文雅的重要内容是指语言中显示出的文化知识的积累。所谓文化知识主要指经典著作和古人的作品。在语言中经常引用或化用古人语句,古典古事,可使语言有苍古博厚之风。在这个意义上亦可称之为博雅、典雅。刘勰说:“模经为式者,自得典雅之懿。”(《文心雕龙·定势》)清人马荣祖《文颂》也有“典雅”一门,其文如下:“胎息圣籍,妙香暗熏。浑如百和,酿成卿云。孚尹远耀,迸散尤文。翰运大化,铭勒之勋。句奇语重,高媲皇坟。明堂清庙,佳气氤氲。”要达到典雅的要求,文化积累是一项重要的标准。王国维曾对古雅(文雅)的美学意义作了精辟阐述:“古雅之性质,既不存在于自然,而其判断亦但由于经验,于是艺术中古雅之部分不必尽俟天才而亦得以人力致之。”(《古雅在美学上之位置》)王国维认为“古雅”(文雅)是一种通过后天学习提高修养方能达到的美学境界。但是任何事物都有它的“度”,超过度的限制,就会走向它的反面。语言的文雅、古雅也是这样。过分讲究辞采,难免华而不实;片面追求古奥,必然隐晦难懂;刻意注重形式,可能损害内容。一旦形成风气,争相仿效,必将导致变美为丑;将文雅强调到极端,就会产生令人反感的酸腐。

雅俗的意涵特征

“雅俗”是具有中国特色的思想审美范畴。中国古典诗学的雅俗范畴对后世产生了深远的影响。当代思想文化、文艺创作和批评领域经常使用“雅俗”概念,如尊尚“高雅文化”,倡导“雅俗共赏”,反对“三俗”等。这些概念无疑是从古典诗学中沿袭发展而来,体现了中国古典诗学审美的精髓。然而,如果对古典传统诗学雅俗观缺乏系统认识,也会在理解使用过程中产生偏颇。下面从四个方面谈谈古今雅俗观的意涵特征。
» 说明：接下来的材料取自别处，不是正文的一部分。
File: src/rtl/core/sswf_pkg.sv
// Shared types and constants for the sync-write framer.
`timescale 1ns / 1ps
`default_nettype none

package sswf_pkg;

  localparam int CNT_W = 6;
  localparam int MT_W = 16;
  localparam int POS_W = 10;

  localparam logic [7:0] SYNC_MARK = 8'hFF;
  localparam logic [7:0] BROADCAST_ID = 8'hFE;
  localparam logic [7:0] INSTR_SYNC_WRITE = 8'h83;
  localparam logic [7:0] ADDR_GOAL_POS = 8'h1E;
  localparam logic [7:0] DATA_PER_SERVO = 8'h04;
  localparam logic [9:0] SPEED_FACTOR = 10'd848;
  localparam logic [9:0] SPEED_MAX = 10'd1023;
  localparam logic [9:0] SPEED_MIN = 10'd26;

  localparam logic [MT_W-1:0] MOVE_TIME_RST = 16'd1;
  localparam logic [CNT_W-1:0] SERVO_COUNT_RST = 6'd18;

  typedef enum logic {
    CFG_MOVE_TIME   = 1'b0,
    CFG_SERVO_COUNT = 1'b1
  } cfg_idx_t;

  typedef struct packed {
    logic [7:0]       bus_id;
    logic [POS_W-1:0] current_position;
    logic [POS_W-1:0] goal_position;
  } in_t;

  typedef struct packed {
    logic [7:0] tx_byte;
    logic       frame_end;
  } out_t;

  typedef enum logic [3:0] {
    B_SYNC0   = 4'd0,
    B_SYNC1   = 4'd1,
    B_BCAST   = 4'd2,
    B_LEN     = 4'd3,
    B_INSTR   = 4'd4,
    B_ADDR    = 4'd5,
    B_SIZE    = 4'd6,
    B_ID      = 4'd7,
    B_GOAL_LO = 4'd8,
    B_GOAL_HI = 4'd9,
    B_SPD_LO  = 4'd10,
    B_SPD_HI  = 4'd11,
    B_CHK     = 4'd12
  } byte_sel_t;

  typedef struct packed {
    logic      accept;
    logic      load;
    byte_sel_t sel;
  } dp_cmd_t;

  typedef struct packed {
    logic             out_free;
    logic             div_done;
    logic [CNT_W-1:0] count;
  } dp_sts_t;

endpackage

`default_nettype wire

File: src/rtl/core/servo_sync_write_framer.sv
// Top level of the servo-bus sync-write packet framer.
// Each input transaction is one servo record; the block emits its packet bytes one per
// output transaction: a seven-byte header before the first record of a frame, five bytes
// per record (id, goal low/high, speed low/high) and the checksum after the last record,
// flagged by frame_end. The speed quotient comes from a radix-4 restoring divider; header,
// id and goal bytes go out while it runs. Configuration writes are always taken (cfg_ready
// is tied high); index 0 is move_time, index 1 is servo_count.
`timescale 1ns / 1ps
`default_nettype none

module servo_sync_write_framer import sswf_pkg::*; #(
  parameter int MAX_RECORDS = 50
) (
  input  wire logic            clk,
  input  wire logic            rst_n,
  input  wire logic            in_valid,
  output logic                 in_ready,
  input  wire in_t             in_data,
  output logic                 out_valid,
  input  wire logic            out_ready,
  output out_t                 out_data,
  input  wire logic            cfg_valid,
  output logic                 cfg_ready,
  input  wire logic            cfg_index,
  input  wire logic [MT_W-1:0] cfg_data
);

  dp_cmd_t cmd;
  dp_sts_t sts;

  assign cfg_ready = 1'b1;

  sswf_ctrl u_ctrl (
    .clk      (clk),
    .rst_n    (rst_n),
    .in_valid (in_valid),
    .in_ready (in_ready),
    .cmd      (cmd),
    .sts      (sts)
  );

  sswf_dp #(
    .MAX_RECORDS (MAX_RECORDS)
  ) u_dp (
    .clk       (clk),
    .rst_n     (rst_n),
    .cmd       (cmd),
    .sts       (sts),
    .in_data   (in_data),
    .out_data  (out_data),
    .out_valid (out_valid),
    .out_ready (out_ready),
    .cfg_valid (cfg_valid),
    .cfg_index (cfg_index),
    .cfg_data  (cfg_data)
  );

endmodule

`default_nettype wire

File: src/rtl/core/sswf_div.sv
// Radix-4 restoring divider for the servo speed quotient.
`timescale 1ns / 1ps
`default_nettype none

module sswf_div import sswf_pkg::*; (
  input  wire logic            clk,
  input  wire logic            rst_n,
  input  wire logic            start,
  input  wire logic [19:0]     dividend,
  input  wire logic [MT_W-1:0] divisor,
  output logic                 done,
  output logic [19:0]          quotient
);

  localparam int NumW = 20;
  localparam int DenW = MT_W;
  localparam int StepsPerCycle = 2;
  localparam int Iters = NumW / StepsPerCycle;
  localparam int CntW = $clog2(Iters + 1);

  logic [DenW-1:0] rem_r, rem_nxt;
  logic [NumW-1:0] quo_r, quo_nxt;
  logic [CntW-1:0] cnt_r;
  logic            busy_r, done_r;

  always_comb begin
    logic [DenW:0] t;
    logic [DenW-1:0] r;
    logic [NumW-1:0] q;
    r = rem_r;
    q = quo_r;
    t = '0;
    for (int i = 0; i < StepsPerCycle; i++) begin
      t = {r, q[NumW-1]};
      q = {q[NumW-2:0], 1'b0};
      if (t >= {1'b0, divisor}) begin
        t = t - {1'b0, divisor};
        q[0] = 1'b1;
      end
      r = t[DenW-1:0];
    end
    rem_nxt = r;
    quo_nxt = q;
  end

  always_ff @(posedge clk) begin
    if (!rst_n) begin
      busy_r <= 1'b0;
      done_r <= 1'b0;
      cnt_r  <= '0;
    end else if (start) begin
      busy_r <= 1'b1;
      done_r <= 1'b0;
      cnt_r  <= '0;
    end else if (busy_r) begin
      cnt_r <= cnt_r + 1'b1;
      if (cnt_r == CntW'(Iters - 1)) begin
        busy_r <= 1'b0;
        done_r <= 1'b1;
      end
    end
  end

  always_ff @(posedge clk) begin
    if (start) begin
      rem_r <= '0;
      quo_r <= dividend;
    end else if (busy_r) begin
      rem_r <= rem_nxt;
      quo_r <= quo_nxt;
    end
  end

  assign done = done_r;
  assign quotient = quo_r;

endmodule

`default_nettype wire

File: src/rtl/core/sswf_dp.sv
// Datapath: config registers, speed computation, byte selection, checksum, output register.
`timescale 1ns / 1ps
`default_nettype none

module sswf_dp import sswf_pkg::*; #(
  parameter int MAX_RECORDS = 50
) (
  input  wire logic             clk,
  input  wire logic             rst_n,
  input  wire dp_cmd_t          cmd,
  output dp_sts_t               sts,
  input  wire in_t              in_data,
  output out_t                  out_data,
  output logic                  out_valid,
  input  wire logic             out_ready,
  input  wire logic             cfg_valid,
  input  wire logic             cfg_index,
  input  wire logic [MT_W-1:0]  cfg_data
);

  localparam logic [CNT_W-1:0] MaxRec = CNT_W'(MAX_RECORDS);

  logic [MT_W-1:0]  move_time_r;
  logic [CNT_W-1:0] servo_count_r;
  logic [CNT_W-1:0] count_eff;
  logic [7:0]       id_r;
  logic [POS_W-1:0] goal_r;
  logic [7:0]       csum_r, csum_nxt;
  logic             out_valid_r;
  out_t             out_data_r, out_data_nxt;
  logic [POS_W-1:0] travel;
  logic [19:0]      dividend;
  logic [19:0]      quotient;
  logic             div_done;
  logic [9:0]       speed;
  logic [7:0]       len_byte;
  logic [7:0]       cnt8;
  logic             summed;

  always_ff @(posedge clk) begin
    if (!rst_n) begin
      move_time_r   <= MOVE_TIME_RST;
      servo_count_r <= SERVO_COUNT_RST;
    end else if (cfg_valid) begin
      unique case (cfg_idx_t'(cfg_index))
        CFG_MOVE_TIME:   move_time_r <= cfg_data;
        CFG_SERVO_COUNT: servo_count_r <= cfg_data[CNT_W-1:0];
      endcase
    end
  end

  always_comb begin
    count_eff = servo_count_r;
    if (servo_count_r == '0) count_eff = CNT_W'(1);
    if (servo_count_r > MaxRec) count_eff = MaxRec;
  end

  assign travel = (in_data.goal_position >= in_data.current_position) ?
                  in_data.goal_position - in_data.current_position :
                  in_data.current_position - in_data.goal_position;
  assign dividend = 20'(travel) * 20'(SPEED_FACTOR);

  sswf_div u_div (
    .clk      (clk),
    .rst_n    (rst_n),
    .start    (cmd.accept),
    .dividend (dividend),
    .divisor  (move_time_r),
    .done     (div_done),
    .quotient (quotient)
  );

  always_comb begin
    if (quotient > 20'(SPEED_MAX)) speed = SPEED_MAX;
    else if (quotient < 20'(SPEED_MIN)) speed = SPEED_MIN;
    else speed = quotient[9:0];
  end

  always_ff @(posedge clk) begin
    if (cmd.accept) begin
      id_r   <= in_data.bus_id;
      goal_r <= in_data.goal_position;
    end
  end

  assign cnt8 = 8'(count_eff);
  assign len_byte = 8'((cnt8 << 2) + cnt8 + DATA_PER_SERVO);

  always_comb begin
    out_data_nxt.frame_end = 1'b0;
    summed = 1'b1;
    case (cmd.sel)
      B_SYNC0: begin
        out_data_nxt.tx_byte = SYNC_MARK;
        summed = 1'b0;
      end
      B_SYNC1: begin
        out_data_nxt.tx_byte = SYNC_MARK;
        summed = 1'b0;
      end
      B_BCAST:   out_data_nxt.tx_byte = BROADCAST_ID;
      B_LEN:     out_data_nxt.tx_byte = len_byte;
      B_INSTR:   out_data_nxt.tx_byte = INSTR_SYNC_WRITE;
      B_ADDR:    out_data_nxt.tx_byte = ADDR_GOAL_POS;
      B_SIZE:    out_data_nxt.tx_byte = DATA_PER_SERVO;
      B_ID:      out_data_nxt.tx_byte = id_r;
      B_GOAL_LO: out_data_nxt.tx_byte = goal_r[7:0];
      B_GOAL_HI: out_data_nxt.tx_byte = 8'(goal_r[POS_W-1:8]);
      B_SPD_LO:  out_data_nxt.tx_byte = speed[7:0];
      B_SPD_HI:  out_data_nxt.tx_byte = 8'(speed[9:8]);
      B_CHK: begin
        out_data_nxt.tx_byte = ~csum_r;
        out_data_nxt.frame_end = 1'b1;
        summed = 1'b0;
      end
      default: begin
        out_data_nxt.tx_byte = '0;
        summed = 1'b0;
      end
    endcase
  end

  always_comb begin
    csum_nxt = csum_r;
    if (cmd.sel == B_SYNC0 || cmd.sel == B_CHK) csum_nxt = '0;
    else if (summed) csum_nxt = csum_r + out_data_nxt.tx_byte;
  end

  always_ff @(posedge clk) begin
    if (!rst_n) begin
      csum_r      <= '0;
      out_valid_r <= 1'b0;
    end else begin
      if (cmd.load) begin
        csum_r      <= csum_nxt;
        out_valid_r <= 1'b1;
      end else if (out_ready) begin
        out_valid_r <= 1'b0;
      end
    end
  end

  always_ff @(posedge clk) begin
    if (cmd.load) out_data_r <= out_data_nxt;
  end

  assign out_valid = out_valid_r;
  assign out_data = out_data_r;

  assign sts.out_free = !out_valid_r || out_ready;
  assign sts.div_done = div_done;
  assign sts.count = count_eff;

endmodule

`default_nettype wire

File: src/rtl/core/sswf_ctrl.sv
// Controller: record intake, byte sequencing and frame tracking.
`timescale 1ns / 1ps
`default_nettype none

module sswf_ctrl import sswf_pkg::*; (
  input  wire logic    clk,
  input  wire logic    rst_n,
  input  wire logic    in_valid,
  output logic         in_ready,
  output dp_cmd_t      cmd,
  input  wire dp_sts_t sts
);

  typedef enum logic [1:0] {
    S_IDLE = 2'b01,
    S_EMIT = 2'b10
  } state_t;

  state_t           state_r, state_nxt;
  byte_sel_t        sel_r, sel_nxt;
  logic [CNT_W-1:0] rec_idx_r, rec_idx_nxt;
  logic [CNT_W-1:0] rec_inc;
  logic             accept;
  logic             load;
  logic             spd_byte;

  assign in_ready = (state_r == S_IDLE);
  assign accept = in_valid && in_ready;
  assign spd_byte = (sel_r == B_SPD_LO) || (sel_r == B_SPD_HI);
  assign load = (state_r == S_EMIT) && sts.out_free && (!spd_byte || sts.div_done);
  assign rec_inc = rec_idx_r + 1'b1;

  always_comb begin
    state_nxt   = state_r;
    sel_nxt     = sel_r;
    rec_idx_nxt = rec_idx_r;
    unique case (state_r)
      S_IDLE: begin
        if (accept) begin
          state_nxt = S_EMIT;
          sel_nxt   = (rec_idx_r == '0) ? B_SYNC0 : B_ID;
        end
      end
      S_EMIT: begin
        if (load) begin
          if (sel_r == B_SPD_HI) begin
            if (rec_inc >= sts.count || rec_inc == '0) begin
              rec_idx_nxt = '0;
              sel_nxt     = B_CHK;
            end else begin
              rec_idx_nxt = rec_inc;
              state_nxt   = S_IDLE;
            end
          end else if (sel_r == B_CHK) begin
            state_nxt = S_IDLE;
          end else begin
            sel_nxt = byte_sel_t'(sel_r + 1'b1);
          end
        end
      end
      default: state_nxt = S_IDLE;
    endcase
  end

  always_ff @(posedge clk) begin
    if (!rst_n) begin
      state_r   <= S_IDLE;
      sel_r     <= B_SYNC0;
      rec_idx_r <= '0;
    end else begin
      state_r   <= state_nxt;
      sel_r     <= sel_nxt;
      rec_idx_r <= rec_idx_nxt;
    end
  end

  assign cmd.accept = accept;
  assign cmd.load = load;
  assign cmd.sel = sel_r;

  a_accept_starts: assert property (@(posedge clk) disable iff (!rst_n)
    accept |=> (state_r == S_EMIT) && (sel_r == B_SYNC0 || sel_r == B_ID))
    else $error("record transaction did not start a byte sequence");

  a_speed_waits_div: assert property (@(posedge clk) disable iff (!rst_n)
    (load && spd_byte) |-> sts.div_done)
    else $error("speed byte loaded before the quotient was ready");

  a_chk_closes_frame: assert property (@(posedge clk) disable iff (!rst_n)
    (load && sel_r == B_CHK) |=> (state_r == S_IDLE) && (rec_idx_r == '0))
    else $error("checksum byte did not close the frame");

endmodule

`default_nettype wire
第一,雅俗观两个场域。在中国古代审美史上,雅俗之辨既具有价值判断的性质,又具有区分艺术风格和文体种类的意义。价值判断意义上的雅俗,主要表现为尊雅抑俗,求雅忌俗;作为风格形态的雅俗,或体现文体特色,或代表表现手法,不再具有优劣意味。如明代王夫之说:“青莲,少陵,是古今雅俗的一大分界。假青莲以入古……循少陵以入俗。”(《明诗评选》卷二)王夫之认为唐代大诗人李白和杜甫代表雅俗两种风格,两人的雅俗只有风格差异,没有高下之分。“雅俗”在风格领域不过是两种不同的形态样貌,各有特点,各自具有自己喜闻乐见的群体。在当代文化遗产和文艺创作领域,民俗风格的表现如民俗风情、民族乐器演奏和民族唱法,已经确立了自己独特的地位,没有因为“俗”而受到歧视。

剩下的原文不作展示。